CRIME FALIMENTAR
DESPACHO DE RECEBIMENTO DA DENÚNCIA
IMUNIDADE JUDICIÁRIA — SE COMPREENDE A DIRIGIDA CONTRA O MAGISTRADO
- Recurso
- —
- Tribunal
Resumo do acórdão
- Que o disposto no inciso I do artigo 142 do Código Penal não se aplica quando a injúria ou a difamação se dirige ao juiz demonstra-o, de maneira que se me afigura irretorquível, NELSON HUNGRIA (Comentários ao Código Penal, vol. VI, pág. 110/112, Ed. Revista Forense, Rio de Janeiro, 1945) com estas palavras: "Cumpre, porém, notar que as partes ou respectivos patronos não podem ofender impunemente a autoridade judiciária ou aqueles que intervêm na atividade processual em desempenho de função pública. Acima do interesse da indefinida amplitude da defesa de direitos em juízo está o respeito devido à função pública, pois, de outro modo, estaria implantada a indisciplina no foro e subvertido o próprio decoro da justiça. A "licencia conviciandi" não pode ser concedida em detrimento da administração pública. A ofensa "verbis" ou "factis" ao magistrado ou ao serventuário, ainda que em razão da lide, e na discussão dela, pode constituir até mesmo o crime de desacato, como quando ocorre em audiência aberta, presente o ofendido. Se se trata de ofensa escrita, será injúria ou difamação qualificada (art. 141, nº II). Notadamente os juízes devem ficar resguardados dos convícios e baldões dos que pleiteiam perante eles. Se erram ou cometem abusos, seja submetidos a processo disciplinar ou penal, mas é de todo intolerável que a majestade de toga seja conspurcada pelas diatribes inspiradas, na quase totalidade dos casos, pelo unilateralismo interesseiro de litigantes e advogados.
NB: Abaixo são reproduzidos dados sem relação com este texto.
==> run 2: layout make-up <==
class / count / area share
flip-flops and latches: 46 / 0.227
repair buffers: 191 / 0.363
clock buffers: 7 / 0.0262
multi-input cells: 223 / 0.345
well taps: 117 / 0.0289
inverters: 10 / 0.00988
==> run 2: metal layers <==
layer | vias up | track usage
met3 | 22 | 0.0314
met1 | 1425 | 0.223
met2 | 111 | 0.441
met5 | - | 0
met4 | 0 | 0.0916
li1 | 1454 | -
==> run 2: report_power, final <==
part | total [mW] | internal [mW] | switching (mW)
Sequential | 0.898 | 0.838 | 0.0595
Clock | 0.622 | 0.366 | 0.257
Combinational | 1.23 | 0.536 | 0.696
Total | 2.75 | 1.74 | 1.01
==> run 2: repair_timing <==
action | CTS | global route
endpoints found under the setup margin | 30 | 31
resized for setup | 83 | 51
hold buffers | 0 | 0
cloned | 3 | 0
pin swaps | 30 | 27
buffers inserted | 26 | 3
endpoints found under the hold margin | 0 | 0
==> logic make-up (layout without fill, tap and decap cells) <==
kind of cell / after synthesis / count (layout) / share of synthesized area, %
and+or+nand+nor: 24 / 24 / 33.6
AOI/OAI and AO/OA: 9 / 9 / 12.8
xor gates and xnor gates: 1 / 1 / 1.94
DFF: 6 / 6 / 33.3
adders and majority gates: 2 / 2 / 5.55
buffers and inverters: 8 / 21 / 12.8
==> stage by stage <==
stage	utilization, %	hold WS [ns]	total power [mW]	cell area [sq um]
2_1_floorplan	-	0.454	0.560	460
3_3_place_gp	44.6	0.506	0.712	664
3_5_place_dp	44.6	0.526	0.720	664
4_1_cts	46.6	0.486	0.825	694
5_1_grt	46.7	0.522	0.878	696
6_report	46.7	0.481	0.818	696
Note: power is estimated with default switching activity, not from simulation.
===== src/rtl/child_status_collector.sv =====
`default_nettype none
// ============================================================================
// child_status_collector: round-robin fan-in of N_CHILD child status tokens
// into one registered valid/ready output stage.  Revision: 1.0
// ============================================================================
module child_status_collector #(
  parameter int N_CHILD = 5,
  parameter int DATA_W  = 16,
  parameter int IDX_W   = 3
) (
  input  logic                        clk,
  input  logic                        rst_n,
  input  logic [N_CHILD-1:0]          child_valid,
  input  logic [N_CHILD*DATA_W-1:0]   child_data,
  output logic [N_CHILD-1:0]          child_ready,
  output logic                        up_valid,
  output logic [DATA_W-1:0]           up_data,
  output logic [IDX_W-1:0]            up_idx,
  input  logic                        up_ready,
  output logic [15:0]                 tok_count
);

  typedef enum logic [0:0] {
    ST_EMPTY = 1'b0,
    ST_FULL  = 1'b1
  } state_t;

  state_t              state_q, state_d;
  logic [DATA_W-1:0]   up_data_q, up_data_d;
  logic [IDX_W-1:0]    up_idx_q, up_idx_d;
  logic [IDX_W-1:0]    rr_ptr_q, rr_ptr_d;
  logic [15:0]         tok_count_q, tok_count_d;

  logic                load_en;
  logic                grant_found;
  logic [IDX_W-1:0]    grant_idx;
  logic [IDX_W:0]      cand;

  always_ff @(posedge clk or negedge rst_n) begin
    if (!rst_n) begin
      state_q     <= ST_EMPTY;
      up_data_q   <= '0;
      up_idx_q    <= '0;
      rr_ptr_q    <= '0;
      tok_count_q <= '0;
    end else begin
      state_q     <= state_d;
      up_data_q   <= up_data_d;
      up_idx_q    <= up_idx_d;
      rr_ptr_q    <= rr_ptr_d;
      tok_count_q <= tok_count_d;
    end
  end

  always_comb begin
    load_en     = (state_q == ST_EMPTY) | up_ready;
    grant_found = 1'b0;
    grant_idx   = '0;
    cand        = '0;
    // First valid child at or after rr_ptr, wrapping modulo N_CHILD.
    for (int k = 0; k < N_CHILD; k++) begin
      cand = {1'b0, rr_ptr_q} + (IDX_W+1)'(k);
      if (cand >= (IDX_W+1)'(N_CHILD)) begin
        cand = cand - (IDX_W+1)'(N_CHILD);
      end
      if (!grant_found && child_valid[cand[IDX_W-1:0]]) begin
        grant_found = 1'b1;
        grant_idx   = cand[IDX_W-1:0];
      end
    end
  end

  always_comb begin
    state_d     = state_q;
    up_data_d   = up_data_q;
    up_idx_d    = up_idx_q;
    rr_ptr_d    = rr_ptr_q;
    tok_count_d = tok_count_q;
    child_ready = '0;

    if ((state_q == ST_FULL) && up_ready && (tok_count_q != 16'hFFFF)) begin
      tok_count_d = tok_count_q + 16'd1;
    end

    if (load_en && grant_found) begin
      child_ready[grant_idx] = 1'b1;
      state_d   = ST_FULL;
      up_data_d = child_data[int'(grant_idx)*DATA_W +: DATA_W];
      up_idx_d  = grant_idx;
      rr_ptr_d  = (grant_idx == IDX_W'(N_CHILD-1)) ? '0 : grant_idx + IDX_W'(1);
    end else if ((state_q == ST_FULL) && up_ready) begin
      state_d = ST_EMPTY;
    end

    // Children must see no acceptance while the block is held in reset.
    if (!rst_n) begin
      child_ready = '0;
    end
  end

  assign up_valid  = (state_q == ST_FULL);
  assign up_data   = up_data_q;
  assign up_idx    = up_idx_q;
  assign tok_count = tok_count_q;

endmodule
`default_nettype wire


===== config.mk =====
export PLATFORM = sky130hd
export DESIGN_NAME = child_status_collector
export DESIGN_NICKNAME = d
export VERILOG_FILES = /design/src/rtl/child_status_collector.sv
export SDC_FILE = /design/constraint.sdc
export NUM_CORES = 1
export LEC_CHECK = 0
export ABC_CLOCK_PERIOD_IN_PS = 4700
export CORE_MARGIN = 2
export CORE_UTILIZATION = 30
export DETAILED_ROUTE_END_ITERATION = 7
export HOLD_SLACK_MARGIN = 0.06
export PLACE_DENSITY = 0.6
export SYNTH_ARGS = -nofsm -noshare
export SYNTH_HDL_FRONTEND = slang
export SYNTH_SLANG_ARGS = --single-unit

===== constraint.sdc =====
create_clock -name clk -period 4.7 [get_ports clk]
set_input_delay 1.175 -clock clk [delete_from_list [all_inputs] [get_ports clk]]
set_output_delay 1.175 -clock clk [all_outputs]
set_load 0.02 [all_outputs]
**config.mk**
```make
export PLATFORM = sky130hd
export DESIGN_NAME = fetch_stage
export DESIGN_NICKNAME = d
export VERILOG_FILES = /design/src/rtl/fetch_stage.sv
export SDC_FILE = /design/constraint.sdc
export NUM_CORES = 1
export LEC_CHECK = 0
export BUFFER_PORTS_ARGS = -buffer_cell sky130_fd_sc_hd__clkbuf_2
export CAP_MARGIN = 10
export CORE_UTILIZATION = 54
export CTS_CLUSTER_DIAMETER = 100
export CTS_CLUSTER_SIZE = 16
export DETAILED_ROUTE_END_ITERATION = 16
export PLACE_DENSITY = 0.95
export SLEW_MARGIN = 30
export SYNTH_ARGS = -nofsm -noshare
export SYNTH_HDL_FRONTEND = slang
export SYNTH_SLANG_ARGS = --single-unit
```
**constraint.sdc**
```tcl
create_clock -name clock -period 9.05 [get_ports clock]
set_input_delay 1.81 -clock clock [delete_from_list [all_inputs] [get_ports clock]]
set_output_delay 1.81 -clock clock [all_outputs]
set_load 0.02 [all_outputs]
```
**src/rtl/fetch_stage.sv**
```systemverilog
// rtl/fetch_stage.sv - Y86 fetch stage: PC register, instruction split/decode, next-PC prediction.
// Optional backward-taken/forward-not-taken prediction for conditional jumps: FETCH_BTFN_EN.
module fetch_stage #(
  parameter logic [31:0] RESET_PC     = 32'h0,
  parameter logic [3:0]  BUBBLE_ICODE = 4'h1
) (
  input  logic        clock,
  input  logic        reset,
  output logic [31:0] imem_addr,
  input  logic [47:0] imem_data,
  input  logic        imem_rdy,
  input  logic        stall,
  input  logic        mispredict,
  input  logic [31:0] redirect_pc,
  input  logic        ret_valid,
  input  logic [31:0] ret_addr,
  output logic [3:0]  f_icode,
  output logic [3:0]  f_ifun,
  output logic [3:0]  f_rA,
  output logic [3:0]  f_rB,
  output logic [31:0] f_valC,
  output logic [31:0] f_valP,
  output logic        f_pred,
  output logic        f_valid,
  output logic        f_err
);

  typedef enum logic [1:0] {S_RUN, S_RET_WAIT, S_HALTED} state_t;

  state_t      state, state_n;
  logic [31:0] pc, pc_n;

  logic [3:0]  d_icode, d_ifun, d_ra, d_rb;
  logic [31:0] d_valc, d_valp, pred_pc;
  logic [2:0]  d_len;
  logic        cond_jmp, taken_cond, d_pred;

  logic [3:0]  n_icode, n_ifun, n_ra, n_rb;
  logic [31:0] n_valc, n_valp;
  logic        n_pred, n_valid, n_err, bubble;

  assign imem_addr = pc;

  always_comb begin
    d_icode = imem_data[7:4];
    d_ifun  = imem_data[3:0];
    d_ra    = 4'hF;
    d_rb    = 4'hF;
    d_valc  = 32'h0;
    d_len   = 3'd1;
    case (d_icode)
      4'h2, 4'h6, 4'hA, 4'hB: begin
        d_len = 3'd2;
        d_ra  = imem_data[15:12];
        d_rb  = imem_data[11:8];
      end
      4'h3, 4'h4, 4'h5: begin
        d_len  = 3'd6;
        d_ra   = imem_data[15:12];
        d_rb   = imem_data[11:8];
        d_valc = imem_data[47:16];
      end
      4'h7, 4'h8: begin
        d_len  = 3'd5;
        d_valc = imem_data[39:8];
      end
      default: d_len = 3'd1;
    endcase
    d_valp   = pc + {29'd0, d_len};
    cond_jmp = (d_icode == 4'h7) && (d_ifun != 4'h0);
`ifdef FETCH_BTFN_EN
    taken_cond = d_valc < pc;
`else
    taken_cond = 1'b1;
`endif
    d_pred = cond_jmp && taken_cond;
    case (d_icode)
      4'h7:    pred_pc = (cond_jmp && !taken_cond) ? d_valp : d_valc;
      4'h8:    pred_pc = d_valc;
      4'h9:    pred_pc = pc;
      default: pred_pc = d_valp;
    endcase
  end

  // Defaults hold everything; only the taken branch of the priority chain changes state.
  always_comb begin
    pc_n    = pc;
    state_n = state;
    n_icode = f_icode;
    n_ifun  = f_ifun;
    n_ra    = f_rA;
    n_rb    = f_rB;
    n_valc  = f_valC;
    n_valp  = f_valP;
    n_pred  = f_pred;
    n_valid = f_valid;
    n_err   = f_err;
    bubble  = 1'b0;
    if (mispredict) begin
      pc_n    = redirect_pc;
      state_n = S_RUN;
      bubble  = 1'b1;
    end else if (stall) begin
      if (state == S_RET_WAIT && ret_valid) begin
        pc_n    = ret_addr;
        state_n = S_RUN;
      end
    end else begin
      case (state)
        S_RUN: begin
          if (imem_rdy) begin
            n_icode = d_icode;
            n_ifun  = d_ifun;
            n_ra    = d_ra;
            n_rb    = d_rb;
            n_valc  = d_valc;
            n_valp  = d_valp;
            n_pred  = d_pred;
            n_valid = 1'b1;
            pc_n    = pred_pc;
            if (d_icode == 4'h9) state_n = S_RET_WAIT;
            else if (d_icode == 4'h0) state_n = S_HALTED;
            else if (d_icode > 4'hB) begin
              n_err   = 1'b1;
              state_n = S_HALTED;
            end
          end else begin
            bubble = 1'b1;
          end
        end
        S_RET_WAIT: begin
          bubble = 1'b1;
          if (ret_valid) begin
            pc_n    = ret_addr;
            state_n = S_RUN;
          end
        end
        default: begin
          bubble  = 1'b1;
          state_n = S_HALTED;
        end
      endcase
    end
    if (bubble) begin
      n_icode = BUBBLE_ICODE;
      n_ifun  = 4'h0;
      n_ra    = 4'hF;
      n_rb    = 4'hF;
      n_valc  = 32'h0;
      n_valp  = 32'h0;
      n_pred  = 1'b0;
      n_valid = 1'b0;
    end
  end

  always_ff @(posedge clock) begin
    if (reset) begin
      pc      <= RESET_PC;
      state   <= S_RUN;
      f_icode <= BUBBLE_ICODE;
      f_ifun  <= 4'h0;
      f_rA    <= 4'hF;
      f_rB    <= 4'hF;
      f_valC  <= 32'h0;
      f_valP  <= 32'h0;
      f_pred  <= 1'b0;
      f_valid <= 1'b0;
      f_err   <= 1'b0;
    end else begin
      pc      <= pc_n;
      state   <= state_n;
      f_icode <= n_icode;
      f_ifun  <= n_ifun;
      f_rA    <= n_ra;
      f_rB    <= n_rb;
      f_valC  <= n_valc;
      f_valP  <= n_valp;
      f_pred  <= n_pred;
      f_valid <= n_valid;
      f_err   <= n_err;
    end
  end

endmodule

```
==> impl_metrics.json <==
{
  "outcome": "completed",
  "place_congestion": 0.924,
  "io_pins": 233,
  "insertion_delay_ns": 0.42,
  "vias_per_cell": 6.63,
  "row_count": 38,
  "path_class": "in -> reg",
  "clockPowerShare": 0.462,
  "final_nets": 1124,
  "drt.antenna.violating_nets": 0,
  "syn2layout_area_growth_pct": 28.2,
  "dpl_worst_slack_ns": 3.75,
  "rsz0062_at_grt": "no",
  "grt_max_degree": 62,
  "irDropWorstVdd_uv": 158,
  "r2r_end": "imem_addr[20]",
  "die_height_um": 110,
  "clkTransAtPathRegs_ns": 0.06,
  "setup_violations": 0,
  "fin_skew_ns": 0.0103,
  "crit_arrival_ns": 5.37,
  "slew_violations": 0,
  "setup_tns_ns": 0,
  "synth_cell_types": 61,
  "power.internal_mw": 1.03,
  "hpwlAfterDp_mm": 16.2,
  "first_global_vias": 6775,
  "ys_warn_count": 0,
  "cts_root_buf": "clkbuf_16",
  "drt-total-wl_mm": 23.8,
  "ys_ff_latch": 117,
  "finalHoldViolCount": 0,
  "ys_seq_area_frac": 0.375,
  "finalNonFillerCells": 1155,
  "p_switching_uw": 458,
  "hold_start": "f_icode[2]",
  "synth_area_um2": 6250,
  "path_max_fanout": 38,
  "dieArea_um2": 12000,
  "min_period_ns": 5.03,
  "io_buffer_count": 232,
  "via_count": 7659,
  "postSynthAreaPerCell_um2": 7.70,
  "dieWidth_um": 110,
  "ys_async_sr_fraction": 0,
  "post_cts_buffers": 0,
  "seqCellArea_um2": 2340,
  "dp.cells": 1123,
  "syn_nets": 934,
  "drv_cap": 0,
  "crit_required_ns": 9.39,
  "pwr_density_cell_nw_per_um2": 186,
  "r2r_slack_ns": 6.07,
  "drive_gt1_frac": 0.289,
  "layout_common_cells": "232 x clkbuf_2, 117 x dfxtp_1, 96 x nor2_1",
  "grt_pass1_wl_mm": 35.8,
  "multi_input_area_um2": 3630,
  "drtPass1Iterations": 6,
  "fmax_mhz": 199,
  "start_util": 0.564,
  "netlist_instances": 812,
  "n_antenna_cell": 0,
  "antenna_found_initial": 1,
  "end_kind": "flop",
  "grt_overflow": 0,
  "min_period_over_period": 0.556,
  "holdPathStages": 2,
  "p_leak_nw": 3.31,
  "hold_buffers": 0,
  "hp-class": "reg -> reg",
  "pwr-share-comb": 0.160,
  "p_seq_frac": 0.378,
  "first_iter_violations": 1236,
  "r2r-start": "state[0]",
  "fin_ws_ns": 4.02,
  "worst_pin_slew_ns": 0.849,
  "core_area_um2": 11100,
  "hold_path_end": "f_icode[2]",
  "grt_use_total": 0.392,
  "final_common_cell": "clkbuf_2",
  "numClockSinks": 117,
  "cts_buffer_depth": 2,
  "nFillCells": 875,
  "slew_headroom": 0.431,
  "route.detailed.drc": 0,
  "cts_tree": "done",
  "synth-main-ff-cell": "dfxtp_1",
  "cts_made_buffers": 17,
  "synth_edf_count": 0,
  "power_switching_share": 0.308,
  "cts_resized": 0,
  "cts_htree_levels": 4,
  "wl_per_cell_um": 20.6,
  "reg2reg_depth": 7,
  "start_kind": "input pin"
}
==> cell families after synthesis <==
logic type / Yosys count / synth area share
simple gates: 322 / 0.248
compound gates: 256 / 0.269
flops: 117 / 0.375
buf+inv: 80 / 0.0522
xor+xnor: 29 / 0.0406
mux: 4 / 0.00660
fa+ha+maj: 4 / 0.00921
==> src/rtl/ipif_sr_timer.sv <==
// Loadable down-counter that flags the cycle on which it steps from 1 to 0.
// A load always wins over the expiry, so rewriting a register restarts the wait.
module ipif_sr_timer
   import ipif_pkg::*;
#(
   parameter int unsigned TIMEOUT = 0,
   parameter int unsigned CNT_W   = 1
)(
   input  logic clk,
   input  logic rst,
   input  logic load_i,
   output logic expire_o
);

   logic [CNT_W-1:0] cnt_q;
   logic [CNT_W-1:0] cnt_d;

   // Next count and expiry flag: reload on write, otherwise count down to zero.
   always_comb begin
      cnt_d    = cnt_q;
      expire_o = 1'b0;
      if (load_i) begin
         cnt_d = CNT_W'(TIMEOUT);
      end else if (cnt_q != '0) begin
         cnt_d    = cnt_q - CNT_W'(1);
         expire_o = (cnt_q == CNT_W'(1));
      end else begin
         cnt_d = cnt_q;
      end
   end

   // Counter register, cleared by the bus reset.
   always_ff @(posedge clk or posedge rst) begin
      if (rst) begin
         cnt_q <= '0;
      end else begin
         cnt_q <= cnt_d;
      end
   end

endmodule

==> src/rtl/ipif_param_bank.sv <==
// IPIF register bank: bus-writable parameter words driven to the IP core and
// status words read back from it. Chip-enables are edge-detected so a CE held
// until ack produces exactly one transaction.
module ipif_param_bank
   import ipif_pkg::*;
#(
   parameter int C_S_AXI_DATA_WIDTH = 32,
   parameter int N_REG              = 4,
   parameter type PARAM_T           = logic [N_REG*C_S_AXI_DATA_WIDTH-1:0],
   parameter PARAM_T DEFAULTS       = '0,
   parameter logic [N_REG*C_S_AXI_DATA_WIDTH-1:0] SELF_RESET = '0,
   parameter logic [N_REG*C_S_AXI_DATA_WIDTH-1:0] WRITE_MASK = '1,
   parameter int SR_TIMEOUT         = 0,
   parameter int RD_LATENCY         = 1
)(
   input  logic                            clk,
   input  logic                            IPIF_bus2ip_reset,
   input  logic [C_S_AXI_DATA_WIDTH-1:0]   IPIF_bus2ip_data,
   input  logic [C_S_AXI_DATA_WIDTH/8-1:0] IPIF_bus2ip_be,
   input  logic [N_REG-1:0]                IPIF_bus2ip_wrce,
   input  logic [N_REG-1:0]                IPIF_bus2ip_rdce,
   output logic [C_S_AXI_DATA_WIDTH-1:0]   IPIF_ip2bus_data,
   output logic                            IPIF_ip2bus_wrack,
   output logic                            IPIF_ip2bus_rdack,
   output logic                            IPIF_ip2bus_error,
   output PARAM_T                          parameters_out,
   input  PARAM_T                          parameters_in,
   output logic [N_REG-1:0]                wr_strobe,
   output logic [N_REG-1:0]                rd_strobe
);

   localparam int DW    = C_S_AXI_DATA_WIDTH;
   localparam int PW    = N_REG * DW;
   localparam int CNT_W = (SR_TIMEOUT > 0) ? $clog2(SR_TIMEOUT + 1) : 1;
   localparam logic [PW-1:0] DFLT   = DEFAULTS;
   localparam rd_lat_e       RD_LAT = (RD_LATENCY == 2) ? RD_LAT_2 : RD_LAT_1;

   // Flat vector overlaid with a word array so the bank can be handled either way.
   typedef union packed {
      logic [PW-1:0]                flat;
      logic [N_REG-1:0][DW-1:0]     word;
   } bank_u;

   bank_u             par_q, par_d, pin_s;
   logic [DW-1:0]     be_bits_s;
   logic [N_REG-1:0]  wr_hit_s, expire_s;
   logic              wr_any_q, rd_any_q;
   logic              wr_start_s, wr_ok_s, wr_bad_s;
   logic              rd_start_s, rd_ok_s, rd_bad_s;
   logic [DW-1:0]     rd_mux_s, rd_now_s;
   logic              rsp_vld_s, rsp_err_s;
   logic [DW-1:0]     rsp_data_s;
   logic              wrack_q, rdack_q, err_q;
   logic [DW-1:0]     rdata_q;
   logic [N_REG-1:0]  wr_strobe_q, rd_strobe_q;

   assign pin_s.flat = parameters_in;

   // A transaction starts only on the cycle a CE vector leaves all-zero.
   assign wr_start_s = (|IPIF_bus2ip_wrce) & ~wr_any_q;
   assign wr_ok_s    = wr_start_s & is_onehot(CE_MAX_W'(IPIF_bus2ip_wrce));
   assign wr_bad_s   = wr_start_s & ~wr_ok_s;
   assign wr_hit_s   = wr_ok_s ? IPIF_bus2ip_wrce : '0;
   assign rd_start_s = (|IPIF_bus2ip_rdce) & ~rd_any_q;
   assign rd_ok_s    = rd_start_s & is_onehot(CE_MAX_W'(IPIF_bus2ip_rdce));
   assign rd_bad_s   = rd_start_s & ~rd_ok_s;

   // One timeout counter per register; only its self-reset bits react to expiry.
   for (genvar gi = 0; gi < N_REG; gi++) begin : g_tmr
      ipif_sr_timer #(
         .TIMEOUT (SR_TIMEOUT),
         .CNT_W   (CNT_W)
      ) u_tmr (
         .clk      (clk),
         .rst      (IPIF_bus2ip_reset),
         .load_i   (wr_hit_s[gi]),
         .expire_o (expire_s[gi])
      );
   end

   // Expand byte enables to a per-bit enable.
   always_comb begin
      be_bits_s = '0;
      for (int b = 0; b < DW; b++) begin
         be_bits_s[b] = IPIF_bus2ip_be[b/8];
      end
   end

   // Next parameter bank: bus write merge has priority over IP-ack/timeout self-reset.
   always_comb begin
      par_d = par_q;
      for (int i = 0; i < N_REG; i++) begin
         for (int b = 0; b < DW; b++) begin
            if (wr_hit_s[i]) begin
               if (be_bits_s[b] && WRITE_MASK[i*DW+b]) begin
                  par_d.flat[i*DW+b] = IPIF_bus2ip_data[b];
               end else begin
                  par_d.flat[i*DW+b] = par_q.flat[i*DW+b];
               end
            end else if (SELF_RESET[i*DW+b] &&
                         (expire_s[i] || (pin_s.flat[i*DW+b] != DFLT[i*DW+b]))) begin
               par_d.flat[i*DW+b] = DFLT[i*DW+b];
            end else begin
               par_d.flat[i*DW+b] = par_q.flat[i*DW+b];
            end
         end
      end
   end

   // Readback mux; a multi-hot read returns zero.
   always_comb begin
      rd_mux_s = '0;
      for (int i = 0; i < N_REG; i++) begin
         if (IPIF_bus2ip_rdce[i]) begin
            rd_mux_s = pin_s.word[i];
         end else begin
            rd_mux_s = rd_mux_s;
         end
      end
      if (rd_ok_s) begin
         rd_now_s = rd_mux_s;
      end else begin
         rd_now_s = '0;
      end
   end

   if (RD_LAT == RD_LAT_2) begin : g_pipe
      logic          s1_vld_q, s1_err_q;
      logic [DW-1:0] s1_data_q;

      // Extra stage between the mux and the bus-side read registers.
      always_ff @(posedge clk or posedge IPIF_bus2ip_reset) begin
         if (IPIF_bus2ip_reset) begin
            s1_vld_q  <= 1'b0;
            s1_err_q  <= 1'b0;
            s1_data_q <= '0;
         end else begin
            s1_vld_q  <= rd_start_s;
            s1_err_q  <= rd_bad_s;
            s1_data_q <= rd_now_s;
         end
      end

      assign rsp_vld_s  = s1_vld_q;
      assign rsp_err_s  = s1_err_q;
      assign rsp_data_s = s1_data_q;
   end else begin : g_direct
      assign rsp_vld_s  = rd_start_s;
      assign rsp_err_s  = rd_bad_s;
      assign rsp_data_s = rd_now_s;
   end

   // Bank, CE history, acks, error, strobes and read data registers.
   always_ff @(posedge clk or posedge IPIF_bus2ip_reset) begin
      if (IPIF_bus2ip_reset) begin
         par_q.flat  <= DFLT;
         wr_any_q    <= 1'b0;
         rd_any_q    <= 1'b0;
         wrack_q     <= 1'b0;
         rdack_q     <= 1'b0;
         err_q       <= 1'b0;
         rdata_q     <= '0;
         wr_strobe_q <= '0;
         rd_strobe_q <= '0;
      end else begin
         par_q       <= par_d;
         wr_any_q    <= |IPIF_bus2ip_wrce;
         rd_any_q    <= |IPIF_bus2ip_rdce;
         wrack_q     <= wr_start_s;
         rdack_q     <= rsp_vld_s;
         err_q       <= wr_bad_s | (rsp_vld_s & rsp_err_s);
         rdata_q     <= rsp_vld_s ? rsp_data_s : '0;
         wr_strobe_q <= wr_hit_s;
         rd_strobe_q <= rd_ok_s ? IPIF_bus2ip_rdce : '0;
      end
   end

   assign parameters_out    = par_q.flat;
   assign IPIF_ip2bus_data  = rdata_q;
   assign IPIF_ip2bus_wrack = wrack_q;
   assign IPIF_ip2bus_rdack = rdack_q;
   assign IPIF_ip2bus_error = err_q;
   assign wr_strobe         = wr_strobe_q;
   assign rd_strobe         = rd_strobe_q;

endmodule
Podem estes usar de linguagem vivaz para com o juiz mas não ofensiva de sua dignidade ou reputação". - Assim sendo, não há como pretender-se que injúrias ou difamações que, por ventura, tenham sido feita contra juiz em razões de recurso constituam exercício regular do direito de recorrer. - Po r fim, como bem salienta o parecer Procuradoria-Geral da República, não se pode, de pronto, sem o exame do elemento subjetivo - o que só poderá ser feito no curso da ação penal -, afastar a existência de justa causa para a denúncia, que se refere a expressões que, pelo contexto em que se encontram, podem configurar a existência de crime. - Em face do exposto, nego provimento ao presente recurso. Julgado em 26-09-1979 Revista Trimestral de Jurisprudência. Março, 1980 - Vol. 91 - Pág. 807 EMENTÁRIO FORENSE. Outubro, 1980. Ano XXXII. Nº 383
Ementa
O disposto no inciso I do artigo 142 do Código Penal não se aplica quando a injúria ou difamação feita pelo advogado se dirige ao juiz.